“完了,这般险峻的地方,竟然遇袭,那些先进去的队伍一定都完了!!”
随着这一阵阵急喊呼声骤起,后面部队虽未遇袭,却因过于惶恐,也混乱起来。
与此同时,马鸣嘶扬,一匹匹战马脱缰乱奔,不知踩死了多少兵士,可很快相继又被箭雨射死,发出一道道惨鸣声。却见有一处,数十盾兵以盾盖身,乐就躲在里面,急声喊道:“不必慌张,找些可以掩蔽的东西,此时后军定乱作一团,别往后退,这样只会互相阻塞,徐徐往前突进,先过了这该死的谷道!!”

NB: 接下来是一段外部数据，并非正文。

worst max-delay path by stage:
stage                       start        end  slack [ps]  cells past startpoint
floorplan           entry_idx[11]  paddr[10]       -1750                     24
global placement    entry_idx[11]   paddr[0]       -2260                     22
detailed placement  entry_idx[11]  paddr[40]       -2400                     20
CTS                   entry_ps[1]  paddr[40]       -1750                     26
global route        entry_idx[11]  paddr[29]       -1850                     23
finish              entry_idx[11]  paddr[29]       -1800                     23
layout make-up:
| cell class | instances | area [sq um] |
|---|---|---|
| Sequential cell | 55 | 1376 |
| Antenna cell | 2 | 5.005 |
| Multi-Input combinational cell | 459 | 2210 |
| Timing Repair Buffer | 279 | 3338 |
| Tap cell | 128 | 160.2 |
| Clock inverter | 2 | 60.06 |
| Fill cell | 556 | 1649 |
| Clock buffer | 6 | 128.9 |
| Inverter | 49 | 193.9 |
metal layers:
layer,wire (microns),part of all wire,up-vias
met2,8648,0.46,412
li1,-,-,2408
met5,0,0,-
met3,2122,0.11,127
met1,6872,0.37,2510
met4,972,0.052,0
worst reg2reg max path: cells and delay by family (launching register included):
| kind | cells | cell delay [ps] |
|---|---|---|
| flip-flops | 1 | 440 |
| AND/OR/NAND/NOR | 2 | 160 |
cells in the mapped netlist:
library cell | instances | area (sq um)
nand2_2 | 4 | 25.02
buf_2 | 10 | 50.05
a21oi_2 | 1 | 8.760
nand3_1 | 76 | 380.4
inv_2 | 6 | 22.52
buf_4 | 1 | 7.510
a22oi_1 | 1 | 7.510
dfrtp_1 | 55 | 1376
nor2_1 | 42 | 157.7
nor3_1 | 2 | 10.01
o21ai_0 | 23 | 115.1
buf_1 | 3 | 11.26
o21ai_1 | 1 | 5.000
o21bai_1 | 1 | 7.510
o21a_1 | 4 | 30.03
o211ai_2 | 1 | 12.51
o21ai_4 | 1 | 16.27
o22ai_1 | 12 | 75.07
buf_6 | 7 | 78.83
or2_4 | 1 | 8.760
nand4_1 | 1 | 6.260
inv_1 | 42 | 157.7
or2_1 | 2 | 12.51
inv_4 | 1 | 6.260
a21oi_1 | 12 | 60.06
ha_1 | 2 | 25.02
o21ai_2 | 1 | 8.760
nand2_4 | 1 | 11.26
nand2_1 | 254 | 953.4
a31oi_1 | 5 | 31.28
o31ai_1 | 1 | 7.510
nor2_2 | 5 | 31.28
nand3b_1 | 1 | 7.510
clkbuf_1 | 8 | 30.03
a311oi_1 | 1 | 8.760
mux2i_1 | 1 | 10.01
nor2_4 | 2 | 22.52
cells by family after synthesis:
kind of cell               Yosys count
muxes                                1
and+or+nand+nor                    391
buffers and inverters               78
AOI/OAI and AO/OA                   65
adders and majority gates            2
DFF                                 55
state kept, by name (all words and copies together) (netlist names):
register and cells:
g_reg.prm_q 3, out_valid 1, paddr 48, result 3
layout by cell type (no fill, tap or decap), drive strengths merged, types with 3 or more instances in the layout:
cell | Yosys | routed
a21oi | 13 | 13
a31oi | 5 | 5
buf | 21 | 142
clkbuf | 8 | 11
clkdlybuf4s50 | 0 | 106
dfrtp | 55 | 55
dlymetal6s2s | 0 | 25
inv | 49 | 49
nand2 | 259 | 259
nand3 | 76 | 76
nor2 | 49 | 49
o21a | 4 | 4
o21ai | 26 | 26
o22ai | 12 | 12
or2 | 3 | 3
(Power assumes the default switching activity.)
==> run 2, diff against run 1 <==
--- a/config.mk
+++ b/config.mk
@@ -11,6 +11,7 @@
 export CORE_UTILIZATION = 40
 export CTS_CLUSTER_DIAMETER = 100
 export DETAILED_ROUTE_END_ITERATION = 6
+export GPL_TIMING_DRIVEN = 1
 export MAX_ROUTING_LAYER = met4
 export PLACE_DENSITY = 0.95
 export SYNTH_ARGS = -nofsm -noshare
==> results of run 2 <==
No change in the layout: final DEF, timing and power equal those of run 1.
<file path="src/rtl/scr_pkg.sv">
// Package: shared widths and register addresses of the status/control bank.
// Assumes a 4-bit word address space with byte-wide registers.
package scr_pkg;
    localparam int ADDR_W = 4;
    localparam int DATA_W = 8;

    // Register addresses. The control, pin-level and identity offsets are fixed
    // because other software decodes them.
    localparam logic [ADDR_W-1:0] A_CTRL   = 4'h0;
    localparam logic [ADDR_W-1:0] A_PINS   = 4'h2;
    localparam logic [ADDR_W-1:0] A_ID     = 4'h3;
    localparam logic [ADDR_W-1:0] A_LIVE   = 4'h4;
    localparam logic [ADDR_W-1:0] A_STICKY = 4'h5;

    // Bit positions inside the control register.
    localparam int B_SOFTRST = 0;
    localparam int B_PINMODE = 2;
endpackage

</file>
<file path="src/rtl/scr_reset_seq.sv">
// Module: soft reset sequencer.
// A start request produces an active pulse of exactly RST_CYCLES clocks.
// Assumes RST_CYCLES >= 1. Requests that arrive while the pulse runs are ignored.
module scr_reset_seq #(
    parameter int RST_CYCLES = 4
) (
    input  logic clk,
    input  logic rst_n,
    input  logic start,
    output logic active
);
    localparam int CNT_W = (RST_CYCLES > 1) ? $clog2(RST_CYCLES) : 1;
    localparam logic [CNT_W-1:0] CNT_INIT = CNT_W'(RST_CYCLES - 1);

    logic [CNT_W-1:0] remain;

    // Load the counter on start, count it down, and drop active after the last cycle.
    always_ff @(posedge clk) begin
        if (!rst_n) begin
            active <= 1'b0;
            remain <= '0;
        end else if (!active && start) begin
            active <= 1'b1;
            remain <= CNT_INIT;
        end else if (active) begin
            if (remain == '0) begin
                active <= 1'b0;
            end else begin
                remain <= remain - 1'b1;
            end
        end
    end
endmodule

</file>
<file path="src/rtl/scr_sticky_bits.sv">
// Module: latched (sticky) status bits.
// Each bit sets on a high event and holds until rd_clr. An event in the
// clearing cycle wins, so no event is lost. clr_all forces every bit to 0.
module scr_sticky_bits #(
    parameter int W = 8
) (
    input  logic         clk,
    input  logic         rst_n,
    input  logic         clr_all,
    input  logic         rd_clr,
    input  logic [W-1:0] ev,
    output logic [W-1:0] bits
);
    for (genvar i = 0; i < W; i++) begin : g_bit
        // One sticky flop per status bit.
        always_ff @(posedge clk) begin
            if (!rst_n || clr_all) begin
                bits[i] <= 1'b0;
            end else begin
                bits[i] <= (bits[i] & ~rd_clr) | ev[i];
            end
        end
    end
endmodule

</file>
<file path="src/rtl/scr_read_mux.sv">
// Module: read data selector for the register bank.
// Purely combinational. Unmapped addresses return zero.
// Assumes STAT_W and OUT_W do not exceed the data width.
module scr_read_mux
    import scr_pkg::*;
#(
    parameter int STAT_W = 8,
    parameter int OUT_W  = 4,
    parameter logic [DATA_W-1:0] VERSION = 8'h21
) (
    input  logic [ADDR_W-1:0] addr,
    input  logic [DATA_W-1:0] ctrl,
    input  logic [OUT_W-1:0]  pins,
    input  logic [STAT_W-1:0] live,
    input  logic [STAT_W-1:0] sticky,
    output logic [DATA_W-1:0] data
);
    // Select the addressed register, zero-extending the narrow ones.
    always_comb begin
        data = '0;
        unique case (addr)
            A_CTRL:   data = ctrl;
            A_PINS:   data[OUT_W-1:0] = pins;
            A_ID:     data = VERSION;
            A_LIVE:   data[STAT_W-1:0] = live;
            A_STICKY: data[STAT_W-1:0] = sticky;
            default:  data = '0;
        endcase
    end
endmodule

</file>
<file path="src/rtl/stat_ctrl_bank.sv">
// Module: general status and control register bank (top).
// Holds the control register, output-status pin register, identity code,
// live status and latched status, all on a one-cycle strobe register bus.
// Assumes a synchronous active-low rst_n. While the soft reset runs, all of
// this bank's registers are held at their defaults.
module stat_ctrl_bank
    import scr_pkg::*;
#(
    parameter int STAT_W     = 8,
    parameter int OUT_W      = 4,
    parameter int RST_CYCLES = 4,
    parameter logic [DATA_W-1:0] VERSION = 8'h21
) (
    input  logic              clk,
    input  logic              rst_n,
    input  logic [ADDR_W-1:0] bus_addr,
    input  logic              bus_wr,
    input  logic              bus_rd,
    input  logic [DATA_W-1:0] bus_wdata,
    output logic [DATA_W-1:0] bus_rdata,
    input  logic [STAT_W-1:0] live_in,
    input  logic [STAT_W-1:0] event_in,
    output logic [DATA_W-1:0] ctrl_o,
    output logic [OUT_W-1:0]  stat_pins_o,
    output logic              soft_rst_o
);
    logic                soft_active;
    logic                wr_en;
    logic                soft_start;
    logic                clr_regs;
    logic                sticky_rd;
    logic [DATA_W-1:1]   ctrl_hi;
    logic [OUT_W-1:0]    pin_reg;
    logic [STAT_W-1:0]   sticky;
    logic [DATA_W-1:0]   ctrl_full;
    logic [DATA_W-1:0]   rd_mux;

    // Bus writes are blocked while the soft reset pulse runs.
    assign wr_en      = bus_wr && !soft_active;
    assign soft_start = wr_en && (bus_addr == A_CTRL) && bus_wdata[B_SOFTRST];
    assign clr_regs   = soft_start || soft_active;
    assign sticky_rd  = bus_rd && (bus_addr == A_STICKY);
    assign ctrl_full  = {ctrl_hi, soft_active};

    scr_reset_seq #(.RST_CYCLES(RST_CYCLES)) rst_seq_i (
        .clk    (clk),
        .rst_n  (rst_n),
        .start  (soft_start),
        .active (soft_active)
    );

    // Writable control bits. A soft reset returns them to their defaults.
    always_ff @(posedge clk) begin
        if (!rst_n || clr_regs) begin
            ctrl_hi <= '0;
        end else if (wr_en && bus_addr == A_CTRL) begin
            ctrl_hi <= bus_wdata[DATA_W-1:1];
        end
    end

    // Output-status pin level register.
    always_ff @(posedge clk) begin
        if (!rst_n || clr_regs) begin
            pin_reg <= '0;
        end else if (wr_en && bus_addr == A_PINS) begin
            pin_reg <= bus_wdata[OUT_W-1:0];
        end
    end

    scr_sticky_bits #(.W(STAT_W)) sticky_i (
        .clk     (clk),
        .rst_n   (rst_n),
        .clr_all (clr_regs),
        .rd_clr  (sticky_rd),
        .ev      (event_in),
        .bits    (sticky)
    );

    scr_read_mux #(.STAT_W(STAT_W), .OUT_W(OUT_W), .VERSION(VERSION)) rd_mux_i (
        .addr   (bus_addr),
        .ctrl   (ctrl_full),
        .pins   (pin_reg),
        .live   (live_in),
        .sticky (sticky),
        .data   (rd_mux)
    );

    // Registered read data. It updates only on a read strobe.
    always_ff @(posedge clk) begin
        if (!rst_n) begin
            bus_rdata <= '0;
        end else if (bus_rd) begin
            bus_rdata <= rd_mux;
        end
    end

    assign ctrl_o      = ctrl_full;
    assign soft_rst_o  = soft_active;
    assign stat_pins_o = ctrl_hi[B_PINMODE] ? pin_reg : '0;
endmodule

</file>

乐就扯声一喊,很快周围的将士、兵卒仿佛一下子找到了主意似的,连忙各找可以掩蔽的东西,有些人情急之下,甚至拿起了同袍的尸体。
轰隆隆隆~~!!
就在此时,一阵阵恐怖的暴响声,骤然而起。原本匍匐前进的乐就顿是面色剧变,抢过两块盾牌,猛地起身,好似发狂般地冲了起来,扯声吼道:“快跑啊~~!!”
一些将士反应不过来,正见头上猝然黑影盖来,竟是一块块巨石滚落,吓得魂飞魄散,逃之不及的全都被砸得粉身碎骨!

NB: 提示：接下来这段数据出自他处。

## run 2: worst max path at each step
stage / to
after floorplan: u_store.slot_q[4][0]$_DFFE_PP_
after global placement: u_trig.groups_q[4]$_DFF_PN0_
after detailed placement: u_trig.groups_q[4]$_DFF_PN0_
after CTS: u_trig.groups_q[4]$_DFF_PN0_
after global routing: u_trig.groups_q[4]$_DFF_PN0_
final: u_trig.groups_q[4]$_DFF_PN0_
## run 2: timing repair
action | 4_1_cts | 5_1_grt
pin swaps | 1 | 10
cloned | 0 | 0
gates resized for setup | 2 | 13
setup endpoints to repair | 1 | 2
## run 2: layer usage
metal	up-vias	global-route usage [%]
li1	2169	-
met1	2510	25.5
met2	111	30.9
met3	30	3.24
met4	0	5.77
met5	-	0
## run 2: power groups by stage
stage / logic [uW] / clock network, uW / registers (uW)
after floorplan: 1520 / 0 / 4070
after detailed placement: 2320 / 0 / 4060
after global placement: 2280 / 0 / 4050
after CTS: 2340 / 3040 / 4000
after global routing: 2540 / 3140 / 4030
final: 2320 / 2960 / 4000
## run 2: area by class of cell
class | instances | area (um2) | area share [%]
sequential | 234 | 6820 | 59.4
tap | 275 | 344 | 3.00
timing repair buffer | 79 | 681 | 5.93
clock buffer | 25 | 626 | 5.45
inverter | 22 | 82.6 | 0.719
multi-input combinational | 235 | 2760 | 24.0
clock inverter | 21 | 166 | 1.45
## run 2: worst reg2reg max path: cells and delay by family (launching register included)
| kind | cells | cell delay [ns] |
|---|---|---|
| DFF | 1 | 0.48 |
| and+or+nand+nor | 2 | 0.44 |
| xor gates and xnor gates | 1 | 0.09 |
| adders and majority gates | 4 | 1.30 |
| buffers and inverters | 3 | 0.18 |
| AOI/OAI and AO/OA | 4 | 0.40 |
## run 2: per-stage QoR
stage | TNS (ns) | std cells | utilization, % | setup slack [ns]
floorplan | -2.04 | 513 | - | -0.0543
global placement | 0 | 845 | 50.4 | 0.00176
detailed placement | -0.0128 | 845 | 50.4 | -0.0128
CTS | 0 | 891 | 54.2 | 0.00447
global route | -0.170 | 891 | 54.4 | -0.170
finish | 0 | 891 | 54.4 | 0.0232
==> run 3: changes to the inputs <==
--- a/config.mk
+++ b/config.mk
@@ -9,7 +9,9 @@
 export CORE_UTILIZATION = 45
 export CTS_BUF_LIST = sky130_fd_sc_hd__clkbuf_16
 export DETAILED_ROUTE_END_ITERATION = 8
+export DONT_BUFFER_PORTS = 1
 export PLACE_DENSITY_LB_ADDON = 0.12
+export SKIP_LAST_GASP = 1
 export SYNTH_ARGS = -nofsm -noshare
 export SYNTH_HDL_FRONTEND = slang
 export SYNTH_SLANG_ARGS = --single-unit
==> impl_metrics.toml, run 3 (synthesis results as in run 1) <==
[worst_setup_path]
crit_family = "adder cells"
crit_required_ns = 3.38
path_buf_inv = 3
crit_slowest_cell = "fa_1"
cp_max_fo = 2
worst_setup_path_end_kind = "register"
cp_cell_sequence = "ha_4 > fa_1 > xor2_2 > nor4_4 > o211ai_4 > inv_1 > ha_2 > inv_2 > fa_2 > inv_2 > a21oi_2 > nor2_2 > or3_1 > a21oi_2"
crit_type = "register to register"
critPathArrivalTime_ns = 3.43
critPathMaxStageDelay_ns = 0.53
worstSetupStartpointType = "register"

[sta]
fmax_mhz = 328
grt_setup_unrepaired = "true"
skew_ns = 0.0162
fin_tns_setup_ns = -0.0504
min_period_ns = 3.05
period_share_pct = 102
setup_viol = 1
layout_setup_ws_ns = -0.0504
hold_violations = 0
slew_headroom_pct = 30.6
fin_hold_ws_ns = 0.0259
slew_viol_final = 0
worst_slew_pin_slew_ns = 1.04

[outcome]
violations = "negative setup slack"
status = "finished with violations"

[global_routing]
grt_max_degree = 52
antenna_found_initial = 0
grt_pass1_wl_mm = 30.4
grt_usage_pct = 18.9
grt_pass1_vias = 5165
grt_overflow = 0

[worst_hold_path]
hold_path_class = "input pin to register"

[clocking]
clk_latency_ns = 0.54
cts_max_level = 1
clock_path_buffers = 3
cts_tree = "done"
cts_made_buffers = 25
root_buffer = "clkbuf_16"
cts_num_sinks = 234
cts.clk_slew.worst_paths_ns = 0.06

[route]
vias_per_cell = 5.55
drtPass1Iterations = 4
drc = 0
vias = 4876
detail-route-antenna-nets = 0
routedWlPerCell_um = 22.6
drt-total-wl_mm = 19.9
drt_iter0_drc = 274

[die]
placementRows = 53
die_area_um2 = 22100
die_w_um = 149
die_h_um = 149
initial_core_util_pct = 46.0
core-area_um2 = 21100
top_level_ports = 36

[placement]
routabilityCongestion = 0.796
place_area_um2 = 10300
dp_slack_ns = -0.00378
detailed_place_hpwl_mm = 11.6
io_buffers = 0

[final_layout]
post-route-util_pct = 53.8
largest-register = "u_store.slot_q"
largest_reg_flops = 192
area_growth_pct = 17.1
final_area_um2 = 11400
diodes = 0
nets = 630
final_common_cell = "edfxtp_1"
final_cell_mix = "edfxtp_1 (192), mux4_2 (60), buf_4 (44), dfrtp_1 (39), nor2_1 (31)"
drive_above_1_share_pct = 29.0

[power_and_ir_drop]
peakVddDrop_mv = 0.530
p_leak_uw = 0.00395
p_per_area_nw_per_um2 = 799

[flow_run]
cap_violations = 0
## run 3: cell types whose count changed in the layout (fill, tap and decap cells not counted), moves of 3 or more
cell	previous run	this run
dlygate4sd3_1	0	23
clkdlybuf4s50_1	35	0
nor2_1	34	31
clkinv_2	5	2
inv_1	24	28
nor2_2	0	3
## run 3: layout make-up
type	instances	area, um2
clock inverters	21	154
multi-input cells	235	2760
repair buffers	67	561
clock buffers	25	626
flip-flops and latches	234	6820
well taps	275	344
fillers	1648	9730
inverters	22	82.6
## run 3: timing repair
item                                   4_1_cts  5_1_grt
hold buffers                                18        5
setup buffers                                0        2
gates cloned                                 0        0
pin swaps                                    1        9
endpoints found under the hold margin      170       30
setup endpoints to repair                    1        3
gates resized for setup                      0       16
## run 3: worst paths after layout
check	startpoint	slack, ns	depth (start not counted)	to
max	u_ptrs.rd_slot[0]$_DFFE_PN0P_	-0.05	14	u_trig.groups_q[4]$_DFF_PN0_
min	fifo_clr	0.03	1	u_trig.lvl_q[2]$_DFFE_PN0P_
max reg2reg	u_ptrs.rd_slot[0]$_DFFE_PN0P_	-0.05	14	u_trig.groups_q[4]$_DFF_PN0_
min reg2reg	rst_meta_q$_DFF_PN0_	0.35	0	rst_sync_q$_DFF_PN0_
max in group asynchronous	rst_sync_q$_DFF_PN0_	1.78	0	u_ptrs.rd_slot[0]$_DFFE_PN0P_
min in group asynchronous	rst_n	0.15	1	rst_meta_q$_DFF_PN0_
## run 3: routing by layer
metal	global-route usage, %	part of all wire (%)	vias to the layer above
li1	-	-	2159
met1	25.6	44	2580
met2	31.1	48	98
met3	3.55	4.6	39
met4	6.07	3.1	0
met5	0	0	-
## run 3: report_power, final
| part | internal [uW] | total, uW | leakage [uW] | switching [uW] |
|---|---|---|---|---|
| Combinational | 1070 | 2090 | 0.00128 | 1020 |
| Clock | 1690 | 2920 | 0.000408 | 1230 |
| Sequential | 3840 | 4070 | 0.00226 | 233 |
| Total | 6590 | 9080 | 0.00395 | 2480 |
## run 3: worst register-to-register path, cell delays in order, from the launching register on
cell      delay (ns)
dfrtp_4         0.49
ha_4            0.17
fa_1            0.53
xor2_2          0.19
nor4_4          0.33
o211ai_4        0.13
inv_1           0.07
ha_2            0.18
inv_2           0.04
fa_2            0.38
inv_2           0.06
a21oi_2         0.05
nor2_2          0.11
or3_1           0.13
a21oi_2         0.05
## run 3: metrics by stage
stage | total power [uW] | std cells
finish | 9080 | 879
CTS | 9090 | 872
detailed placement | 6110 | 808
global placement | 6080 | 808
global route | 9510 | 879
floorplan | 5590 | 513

巨石陨落,再砸成粉碎,无数大小不一的碎石向四处迸射,那冲击力之强,能把身穿铠甲的人活活打死,若是撞中脑袋,更会当场炸开,瞬间毙命。
一时间,惨叫声迭起不断,谷道内的乐就军不是被巨石砸成肉酱,就是被碎开的石块,纷纷撞击而死,只要在那些巨石攻击的范围,少有人能够逃生。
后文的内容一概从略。